Most doctors, if they write at all, write mainly about disease and cannot resist certain subjects. Groopman covers them all
in eight chapters and a prologue, and they are cracking good stories. In the traditional when-I-got-sick essay, a patient’s insistence
that physicians cure his slipped disk converts it to a permanent disability. A second story in this genre describes the nightmarish
odyssey of Groopman, his wife, and their sick son as they search for a competent doctor over the course of a holiday weekend.

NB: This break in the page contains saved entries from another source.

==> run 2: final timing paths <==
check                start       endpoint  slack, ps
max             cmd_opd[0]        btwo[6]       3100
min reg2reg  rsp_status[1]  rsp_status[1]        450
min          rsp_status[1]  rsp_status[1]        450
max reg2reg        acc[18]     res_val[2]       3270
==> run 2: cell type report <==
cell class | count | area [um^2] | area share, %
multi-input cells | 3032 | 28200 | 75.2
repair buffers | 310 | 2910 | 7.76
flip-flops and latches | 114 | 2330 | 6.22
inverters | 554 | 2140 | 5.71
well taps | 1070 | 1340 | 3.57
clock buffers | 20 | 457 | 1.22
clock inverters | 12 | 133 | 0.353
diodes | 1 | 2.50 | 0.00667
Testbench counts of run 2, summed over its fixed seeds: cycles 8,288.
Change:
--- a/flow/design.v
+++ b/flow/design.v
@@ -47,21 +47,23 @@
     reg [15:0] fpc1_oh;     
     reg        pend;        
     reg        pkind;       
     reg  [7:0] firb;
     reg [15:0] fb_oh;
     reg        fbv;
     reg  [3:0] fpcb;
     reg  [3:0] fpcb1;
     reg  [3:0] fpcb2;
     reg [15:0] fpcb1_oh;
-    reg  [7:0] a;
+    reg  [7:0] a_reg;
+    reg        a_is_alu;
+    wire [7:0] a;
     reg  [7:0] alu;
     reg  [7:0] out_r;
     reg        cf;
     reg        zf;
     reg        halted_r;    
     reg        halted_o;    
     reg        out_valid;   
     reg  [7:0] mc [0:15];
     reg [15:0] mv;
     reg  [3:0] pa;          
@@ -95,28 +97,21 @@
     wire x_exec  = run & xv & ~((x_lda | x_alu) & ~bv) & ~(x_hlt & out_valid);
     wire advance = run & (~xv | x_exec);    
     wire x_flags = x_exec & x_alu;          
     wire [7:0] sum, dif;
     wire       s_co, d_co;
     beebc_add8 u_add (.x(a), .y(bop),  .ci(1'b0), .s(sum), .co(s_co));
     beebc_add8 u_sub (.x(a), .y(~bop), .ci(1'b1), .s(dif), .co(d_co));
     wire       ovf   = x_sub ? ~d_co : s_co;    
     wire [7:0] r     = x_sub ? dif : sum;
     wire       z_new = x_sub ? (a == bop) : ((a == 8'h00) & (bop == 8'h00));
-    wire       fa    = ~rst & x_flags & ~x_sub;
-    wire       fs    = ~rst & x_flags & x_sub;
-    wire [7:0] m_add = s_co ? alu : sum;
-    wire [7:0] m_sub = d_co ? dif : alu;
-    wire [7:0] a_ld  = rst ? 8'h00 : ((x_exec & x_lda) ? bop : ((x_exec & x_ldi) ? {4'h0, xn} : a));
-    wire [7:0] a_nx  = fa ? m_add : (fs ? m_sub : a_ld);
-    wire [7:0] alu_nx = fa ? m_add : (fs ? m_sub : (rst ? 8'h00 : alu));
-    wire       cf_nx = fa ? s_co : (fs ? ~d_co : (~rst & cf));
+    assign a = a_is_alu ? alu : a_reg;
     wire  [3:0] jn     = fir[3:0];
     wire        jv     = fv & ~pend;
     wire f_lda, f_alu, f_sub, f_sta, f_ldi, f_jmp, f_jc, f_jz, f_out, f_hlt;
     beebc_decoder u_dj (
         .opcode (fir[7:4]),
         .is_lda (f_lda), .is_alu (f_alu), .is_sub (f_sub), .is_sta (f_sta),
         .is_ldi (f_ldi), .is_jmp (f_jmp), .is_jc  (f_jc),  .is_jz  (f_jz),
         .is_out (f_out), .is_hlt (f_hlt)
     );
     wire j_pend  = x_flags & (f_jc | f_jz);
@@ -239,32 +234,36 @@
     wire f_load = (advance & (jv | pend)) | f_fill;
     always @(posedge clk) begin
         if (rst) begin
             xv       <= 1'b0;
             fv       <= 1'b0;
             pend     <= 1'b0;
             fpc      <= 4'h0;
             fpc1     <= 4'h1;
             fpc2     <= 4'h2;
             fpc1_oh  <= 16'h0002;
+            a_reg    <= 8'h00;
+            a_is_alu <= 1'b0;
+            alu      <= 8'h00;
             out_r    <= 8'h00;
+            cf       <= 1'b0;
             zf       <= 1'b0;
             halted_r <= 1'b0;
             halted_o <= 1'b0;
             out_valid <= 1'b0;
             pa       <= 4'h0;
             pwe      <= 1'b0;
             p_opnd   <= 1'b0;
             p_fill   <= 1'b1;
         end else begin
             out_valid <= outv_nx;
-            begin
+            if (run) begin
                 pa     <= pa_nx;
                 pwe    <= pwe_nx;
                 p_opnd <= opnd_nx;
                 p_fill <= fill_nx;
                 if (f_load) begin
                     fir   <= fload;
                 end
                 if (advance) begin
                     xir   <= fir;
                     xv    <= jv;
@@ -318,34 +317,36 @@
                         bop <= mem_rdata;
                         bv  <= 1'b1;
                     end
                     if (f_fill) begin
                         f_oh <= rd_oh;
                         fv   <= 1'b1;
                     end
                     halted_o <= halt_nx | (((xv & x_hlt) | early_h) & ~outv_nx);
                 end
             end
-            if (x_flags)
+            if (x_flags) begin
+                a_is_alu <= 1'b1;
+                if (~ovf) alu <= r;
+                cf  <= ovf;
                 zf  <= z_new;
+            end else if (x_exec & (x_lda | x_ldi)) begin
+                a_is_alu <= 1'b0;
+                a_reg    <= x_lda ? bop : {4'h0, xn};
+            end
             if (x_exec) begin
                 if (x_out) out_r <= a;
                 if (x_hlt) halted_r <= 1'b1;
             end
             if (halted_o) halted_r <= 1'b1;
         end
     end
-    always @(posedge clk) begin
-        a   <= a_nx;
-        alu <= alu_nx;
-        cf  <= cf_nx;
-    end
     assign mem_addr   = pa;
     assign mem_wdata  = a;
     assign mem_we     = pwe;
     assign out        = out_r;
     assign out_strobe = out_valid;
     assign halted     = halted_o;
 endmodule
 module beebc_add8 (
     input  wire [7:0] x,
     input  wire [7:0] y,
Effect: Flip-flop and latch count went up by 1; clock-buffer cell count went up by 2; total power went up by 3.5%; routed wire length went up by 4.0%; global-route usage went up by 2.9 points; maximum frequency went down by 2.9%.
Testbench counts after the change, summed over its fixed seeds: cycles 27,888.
Source: an optimization exercise on an open RTL-to-GDS flow (aim: small area). Production flows keep margins and buffers that such runs may drop.
In this exercise RTL edits were held to simulation tests only and were not proved equivalent to the original.
No activity file was given, so power comes from the tool's default toggle rates.

File: design/flow/config.mk
export PLATFORM = sky130hd
export DESIGN_NAME = intron_rx_framer
export DESIGN_NICKNAME = intron_rx_framer
export VERILOG_FILES = /design/flow/design.v
export SDC_FILE = /design/flow/constraint.sdc
export NUM_CORES = 4
export LEC_CHECK = 0
export CAP_MARGIN = 20
export CORE_MARGIN = 2
export CORE_UTILIZATION = 40
export PLACE_DENSITY = 0.6
export SLEW_MARGIN = 20
File: design/flow/constraint.sdc
create_clock -name core_clock -period 10.0 [get_ports {clk}]
set_input_delay 2.0000 -clock core_clock [delete_from_list [all_inputs] [get_ports {clk}]]
set_output_delay 2.0000 -clock core_clock [all_outputs]
set_load 0.01 [all_outputs]
File: design/flow/design.v
module rxf_crc32_byte (
    input  wire [31:0] crc_in,
    input  wire [7:0]  data,
    output reg  [31:0] crc_out
);
    integer i;
    always @* begin
        crc_out = crc_in ^ {24'd0, data};
        for (i = 0; i < 8; i = i + 1) begin
            if (crc_out[0])
                crc_out = (crc_out >> 1) ^ 32'hEDB88320;
            else
                crc_out = crc_out >> 1;
        end
    end
endmodule
Background: an optimization exercise with open tools, aiming at small area, a short achievable clock period and few clock cycles per item. Do not read the settings as production practice.
At most, simulation tests tie the RTL to the original design; equivalence was not proved.
Power is estimated from default activity; no workload was simulated.

== run a ==
==> flow/design.v (excerpt) <==
module modbus_master #(
    parameter COUNT_MAX = 125
) (
    input  wire        clk,
    input  wire        rst,           
    input  wire        req_valid,
    output wire        req_ready,
    input  wire [7:0]  req_slave,
    input  wire [15:0] req_addr,
    input  wire [15:0] req_count,
    output wire        tx_valid,
    input  wire        tx_ready,
    output wire [7:0]  tx_data,
    input  wire        rx_valid,
    output wire        rx_ready,
    input  wire [7:0]  rx_data,
    input  wire        tmo,
    output wire        res_valid,
    input  wire        res_ready,
    output wire [15:0] res_data,
    output wire [2:0]  res_status,
    output wire        res_last
);
Size in the first run: roughly 4300 cells after synthesis.
clock: 9.0 ns
lec_check: 0
cap_margin: 20
core_margin: 2
core_utilization: 55
place_density: 0.7
setup_slack_margin: 5
slew_margin: 20
run.sh (not shown) runs the stock make flow with config.mk's settings and CLKGATE_MAP_FILE= SYNTH_SCRIPT=/design/flow/synth_recipe.tcl, a recipe that flattens the netlist after the stock synthesis.
Input-level comparison between run b and run a:
Settings: setting CTS_CLUSTER_SIZE to 30 for the first time; setting CTS_BUF_LIST to sky130_fd_sc_hd__clkbuf_8 for the first time.
[summary]
Measured against each other, run a and run b differ in critical path arrival, the higher figure coming from run a.
Relative to run a, the combinational share of power of run b is higher by 0.6 points.
Re standby leakage power: run a and run b aren't equal, and the higher value belongs to run b.
On register-to-register slack: between run a and run b, it ends up higher for run b.
Final worst clock skew in run b is 14 ps above run a.
Run b vs run a: worst vdd rail ir drop up in run b
In run b, number of global-route vias before repair is higher than in run a.
All of run a and run b finish clean.
Looking at final hold slack, run b sits 23 ps below run a.
A critical path endpoint of res_data[12] is what run b shows, while rdat[3] belongs to run a.
x[2] as the origin of the worst setup path was reported by run a, and rdat[12] by run b.
Between run a and run b, the flow reports cell area decreasing slightly.
No run of this note included a check of the RTL's function; only the layout flow was run.
Background: an optimization exercise with open tools, aiming at small area, a short achievable clock period and few clock cycles. Do not read the settings as production practice. In this exercise RTL edits were held to simulation tests only and were not proved equivalent to the original. Power is estimated from default activity; no workload was simulated.

==> trial 2 <==
## eadogm_core
module eadogm_core (
    input  wire        clk,
    input  wire        rst,
    input  wire        cmd_valid,
    output wire        cmd_ready,
    input  wire [63:0] cmd_word,
    output wire [2:0]  err,
    output wire [3:0]  cur_page,
    output wire [6:0]  cur_col,
    output wire [7:0]  ret,
    output reg         mem_en,
    output reg         mem_we,
    output reg  [9:0]  mem_addr,
    output reg  [7:0]  mem_wdata,
    input  wire [7:0]  mem_rdata
);
clock: 12.0 ns
lec_check: 0
cap_margin: 80
core_margin: 2
core_utilization: 40
place_density: 0.6
slew_margin: 80
run.sh (not shown) runs the stock make flow with config.mk's settings and CLKGATE_MAP_FILE= SYNTH_SCRIPT=/design/flow/synth_recipe.tcl, a recipe that flattens the netlist after the stock synthesis.
==> inputs of trial 11, as changes to trial 2 <==
==> flow/config.mk (replaced) <==
export PLATFORM = sky130hd
export DESIGN_NAME = eadogm_core
export DESIGN_NICKNAME = eadogm_core
export VERILOG_FILES = /design/flow/design.v
export SDC_FILE = /design/flow/constraint.sdc
export NUM_CORES = 4
export LEC_CHECK = 0
export CAP_MARGIN = 60
export CORE_MARGIN = 2
export CORE_UTILIZATION = 55
export PLACE_DENSITY = 0.7
export SLEW_MARGIN = 60
==> inputs of trial 42, as changes to trial 2 <==
--- a/flow/design.v
+++ b/flow/design.v
@@ -663,19 +663,24 @@
     wire [12:0] tcol_s = rca({5'd0, tcol}, {9'd0, tk}, 1'b0);
     wire [9:0]  t_addr = {tspill ? (tpage + 3'd1) : tpage, tcol_s[6:0]};
     wire [3:0] norm_page  = (page_q == 4'd8) ? 4'd0 : page_q;
     wire       col_wrap   = (col_q > 7'd121);
     wire [3:0] wrap_page  = col_wrap ? (norm_page + 4'd1) : norm_page;
     wire [3:0] glyph_page = (wrap_page == 4'd8) ? 4'd0 : wrap_page;
     wire [6:0] glyph_col  = col_wrap ? 7'd0 : col_q;
     wire [12:0] gcol6_s   = rca({5'd0, glyph_col}, 12'd6, 1'b0);
-    reg        d_putc, d_setpg, d_setcol, d_putcat, d_draw;
+    reg  [7:0] opr;
     reg        tbad_q, mbad_q;
-    wire       d_arc = is_arc;
+    wire d_putc   = (opr == 8'h08);
+    wire d_setpg  = (opr == 8'h09);
+    wire d_setcol = (opr == 8'h0A);
+    wire d_putcat = (opr == 8'h0B);
+    wire d_draw   = (opr != 8'h00) && (opr[7:3] == 5'd0);           
+    wire d_arc    = (opr == 8'h07);
     wire char0_bad = (a0[7:5] == 3'd0) || a0[7];
     wire char2_bad = (a2[7:5] == 3'd0) || a2[7];
     wire is_lf      = (a0 == 8'h0A);
     wire putc_glyph = d_putc && !is_lf && !char0_bad;
     wire setpg_ok   = d_setpg && (a0[7:3] == 5'd0);
     wire setcol_ok  = d_setcol && !ge8(a0, 8'd121);
     wire putcat_ok  = d_putcat && !ge8(a0, 8'd57) && !ge8(a1, 8'd121) && !char2_bad;
     wire draw_ok    = d_draw && !tbad_q && !mbad_q;
@@ -743,17 +748,17 @@
             g_mask = t_mask;
         end
     end
     wire g_go = !g_emit || buf_free;    
     wire walk_end = (state == S_WALK) && buf_free && (wmore == 5'd0) && is_last;
     wire seg_go   = ((state == S_SEG) || walk_end) && seg_avail && pre_ok;
     wire p2_consume = (seg_go && is_arc) || ((state == S_PRIME) && p2_valid);
     wire p3_take    = p3_valid && (!p2_valid || p2_consume);
-    wire p4_take    = p4_valid && !p3_valid;                  
+    wire p4_take    = p4_valid && (!p3_valid || p3_take);
     wire q_busy     = p3_valid || p4_valid;
     wire sxy_wr     = (ready_q && cmd_valid) || seg_go ||
                       ((state == S_PRIME) && p2_valid) || p3_take;
     wire seg_draw = chk_ok && !(is_arc && prev_ok && seg_same);
     always @(posedge clk) begin
         if (rst) begin
             cv       <= 4'd0;
             crd      <= 4'd0;
@@ -903,21 +908,17 @@
                     wy     <= sb1;
                     werr   <= s_e0;
                 end
             end
             case (state)
                 S_IDLE: begin
                     if (cmd_valid) begin
                         a0 <= b0; a1 <= b1; a2 <= b2; a3 <= b3;
-                        d_putc   <= op_putc;
-                        d_setpg  <= op_setpg;
-                        d_setcol <= op_setcol;
-                        d_putcat <= op_putcat;
-                        d_draw   <= op_draw;
+                        opr      <= w_op;
                         tbad_q   <= w_tbad;
                         mbad_q   <= w_mbad;
                         is_rect  <= op_rect;
                         is_arc   <= op_arc;
                         thick    <= w_t[0];
                         mset     <= w_mset | !op_draw;
                         side     <= 2'd0;
                         prev_ok  <= 1'b0;
==> flow/config.mk (replaced) <==
export PLATFORM = sky130hd
export DESIGN_NAME = eadogm_core
export DESIGN_NICKNAME = eadogm_core
export VERILOG_FILES = /design/flow/design.v
export SDC_FILE = /design/flow/constraint.sdc
export NUM_CORES = 4
export LEC_CHECK = 0
export CAP_MARGIN = 60
export CORE_MARGIN = 2
export CORE_UTILIZATION = 40
export PLACE_DENSITY = 0.6
export SLEW_MARGIN = 60
==> notes <==
Clock power, lowest first: trial 42, trial 2, trial 11. The highest total power belongs to trial 2, the lowest to trial 42. Register-to-register slack, highest first: trial 11, trial 42, trial 2. The lowest routed wire length belongs to trial 11, the highest to trial 2. In synthesized cell count, trial 2 and trial 11 do not differ. Global-route usage, lowest first: trial 42, trial 2, trial 11. In trial 42 the combinational power is smaller than in trial 2, by about 20%. Cell area: trial 11 < trial 42 < trial 2.
Testbench counts of trial 2, summed over its fixed seeds: cycles 252,895.
Testbench counts of trial 11, summed over its fixed seeds: cycles 252,895.
Testbench counts of trial 42, summed over its fixed seeds: cycles 252,895.

-- what the ideal ports hide --
The flow's constraints put no driver on any port. The routed layouts listed below were extracted and timed again, unchanged, in two steps. Step 1: set_driving_cell puts a clkbuf_16 on clk and a buf_2 on each other input, an assumption about the parent block. Step 2 also shifts input and output timing later by t, the mid clock arrival at the registers, as if the neighbouring blocks saw the same clock. a / b / c = ideal / step 1 / step 2; a / b = the first two.
run	t, ns	slack for setup (ns)	slew at the worst register clock pin (ns)
trial 2	0.676	6.548 / 6.548 / 6.548	0.07 / 0.07
trial 11	0.708	7.054 / 7.105 / 6.397	0.08 / 0.08
trial 42	0.686	6.943 / 6.943 / 6.546	0.07 / 0.07
After both steps every run listed still meets setup and hold. The setup slack of trial 11, which loses most, moves by +0.051 ns with the drivers and by -0.657 ns with both steps.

The author encounters many tragedies along with a few triumphs. A woman dies of leukemia (misdiagnosed by her HMO) and,
after failing to save her life, Groopman must defend himself against a frustrating malpractice suit. He discovers a rare but curable
blood disease in a friend's father; unfortunately, local physicians have diagnosed it as a common, incurable condition. They resent
his interference, and the patient declines to question their judgment. A young woman asks to be tested for the breast-cancer gene
and discovers she has it. Can she prevent the inevitable by having her breasts removed? Groopman discusses the pros and cons,
but the woman springs a surprise. Inevitably, literary doctors write of a personal encounter with aging: Groopman's grandfather
descends into Alzheimer's, a sad tale of a beloved man growing repulsive and burdensome. Wisely, Groopman rarely addresses
larger issues: he expresses admiration for the busy family physician, although those in his book are mostly blunderers; he
denounces HMOs that deal with skyrocketing costs by cutting benefits, but he offers no alternative plan of action. His focus is
more specific than general.
Not profound literature, yet undeniably fascinating: Groopman has a good ear and a dramatic flair, and he delivers
entertaining, often scandalous portraits of doctors at work.